### Excerpted data

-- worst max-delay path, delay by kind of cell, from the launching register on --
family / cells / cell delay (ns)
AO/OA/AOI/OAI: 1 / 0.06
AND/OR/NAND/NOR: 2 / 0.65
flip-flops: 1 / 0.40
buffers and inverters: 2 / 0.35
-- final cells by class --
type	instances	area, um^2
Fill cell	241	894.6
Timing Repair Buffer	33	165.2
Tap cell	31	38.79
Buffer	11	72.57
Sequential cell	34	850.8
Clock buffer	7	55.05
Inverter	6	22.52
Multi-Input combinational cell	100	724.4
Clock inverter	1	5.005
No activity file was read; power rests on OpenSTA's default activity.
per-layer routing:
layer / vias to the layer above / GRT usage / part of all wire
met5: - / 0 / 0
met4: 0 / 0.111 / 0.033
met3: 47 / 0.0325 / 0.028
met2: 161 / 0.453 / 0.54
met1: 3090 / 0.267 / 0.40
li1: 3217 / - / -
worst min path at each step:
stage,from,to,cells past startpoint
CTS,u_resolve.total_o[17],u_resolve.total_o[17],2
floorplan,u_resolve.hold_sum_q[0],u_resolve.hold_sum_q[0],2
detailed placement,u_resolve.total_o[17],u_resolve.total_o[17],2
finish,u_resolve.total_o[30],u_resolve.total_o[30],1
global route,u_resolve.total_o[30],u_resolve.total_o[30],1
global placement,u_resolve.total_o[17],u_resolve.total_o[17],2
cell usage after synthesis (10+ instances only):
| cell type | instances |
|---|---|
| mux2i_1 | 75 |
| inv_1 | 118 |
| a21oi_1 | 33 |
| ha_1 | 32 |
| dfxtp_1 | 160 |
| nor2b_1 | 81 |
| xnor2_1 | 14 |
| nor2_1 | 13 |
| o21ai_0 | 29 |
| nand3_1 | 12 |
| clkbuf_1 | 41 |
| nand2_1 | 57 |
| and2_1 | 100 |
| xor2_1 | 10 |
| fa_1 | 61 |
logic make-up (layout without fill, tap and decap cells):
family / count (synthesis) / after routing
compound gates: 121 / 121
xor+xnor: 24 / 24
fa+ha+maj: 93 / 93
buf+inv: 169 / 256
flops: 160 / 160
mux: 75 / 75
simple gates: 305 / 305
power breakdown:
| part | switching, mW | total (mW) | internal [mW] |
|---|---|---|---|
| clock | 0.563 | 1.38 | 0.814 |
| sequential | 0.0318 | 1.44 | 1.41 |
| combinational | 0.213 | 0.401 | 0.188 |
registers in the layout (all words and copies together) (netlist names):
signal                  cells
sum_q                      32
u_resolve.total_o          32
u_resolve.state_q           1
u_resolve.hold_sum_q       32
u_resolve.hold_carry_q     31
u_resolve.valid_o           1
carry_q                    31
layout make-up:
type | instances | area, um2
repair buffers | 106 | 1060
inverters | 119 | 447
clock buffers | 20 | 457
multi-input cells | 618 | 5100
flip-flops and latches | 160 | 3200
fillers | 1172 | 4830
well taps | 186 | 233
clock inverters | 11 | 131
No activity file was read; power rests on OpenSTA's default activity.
==> src/rtl/memwait_cfg.sv <==
module memwait_cfg #(
  parameter int CFG_W     = 8,
  parameter int EXTRA_RST = 4
) (
  input  logic             clk,
  input  logic             rst,
  input  logic             cfg_we,
  input  logic             cfg_sel,
  input  logic [CFG_W-1:0] cfg_wdata,
  output logic [CFG_W-1:0] cfg_rdata,
  output logic [CFG_W-1:0] flash_extra,
  output logic             win_map
);

  logic [CFG_W-1:0] extra_q;
  logic             map_q;

  always_ff @(posedge clk) begin
    if (rst) begin
      extra_q <= CFG_W'(EXTRA_RST);
      map_q   <= 1'b0;
    end else if (cfg_we) begin
      if (cfg_sel) map_q   <= cfg_wdata[0];
      else         extra_q <= cfg_wdata;
    end
  end

  always_comb begin
    cfg_rdata = cfg_sel ? {{(CFG_W-1){1'b0}}, map_q} : extra_q;
  end

  assign flash_extra = extra_q;
  assign win_map     = map_q;

  // registers only move on a write strobe
  assert_cfg_hold_R10: assert property (@(posedge clk) disable iff (rst)
    !cfg_we |=> ($stable(extra_q) && $stable(map_q)));

endmodule

==> src/rtl/memwait_decode.sv <==
module memwait_decode
  import memwait_pkg::*;
#(
  parameter int WS_W       = 9,
  parameter int CFG_W      = 8,
  parameter int FLASH_BASE = 5,
  parameter int SLOW_WS    = 257
) (
  input  logic [ADDR_W-1:0] addr,
  input  logic              write,
  input  logic              win_map,
  input  logic [CFG_W-1:0]  flash_extra,
  output logic [WS_W-1:0]   ws,
  output logic              fault,
  output logic              rd_zero,
  output logic [ADDR_W-1:0] tgt_addr
);

  localparam int LOW_W = 16;

  region_t          reg_info;
  logic [LOW_W-1:0] fold_mask;

  always_comb reg_info = region_lookup(addr[ADDR_W-1:LOW_W], win_map);

  // Build the alias mask bit by bit from the period exponent
  genvar gi;
  generate
    for (gi = 0; gi < LOW_W; gi++) begin : g_mask
      assign fold_mask[gi] = !reg_info.fold_on || (gi < int'(reg_info.fold_lg));
    end
  endgenerate

  always_comb begin
    case (reg_info.src)
      WS_FLASH: ws = WS_W'(FLASH_BASE) + WS_W'(flash_extra);
      WS_SLOW:  ws = WS_W'(SLOW_WS);
      default:  ws = write ? WS_W'(reg_info.wr_fix) : WS_W'(reg_info.rd_fix);
    endcase
    fault   = write && reg_info.wr_bad;
    rd_zero = reg_info.rd_zero;
    tgt_addr = {addr[ADDR_W-1:LOW_W], addr[LOW_W-1:0] & fold_mask};
    if (reg_info.ram_mirror) tgt_addr[19] = 1'b0;
  end

endmodule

### Goal of the exercise
Transcribe, exactly and without additions, the lines of the records above, beginning with the line that contains "multi-input cells | 618 | 5100" and ending with the line that contains "clock inverters | 11 | 131", both included.

### Answer to the problem
multi-input cells | 618 | 5100
flip-flops and latches | 160 | 3200
fillers | 1172 | 4830
well taps | 186 | 233
clock inverters | 11 | 131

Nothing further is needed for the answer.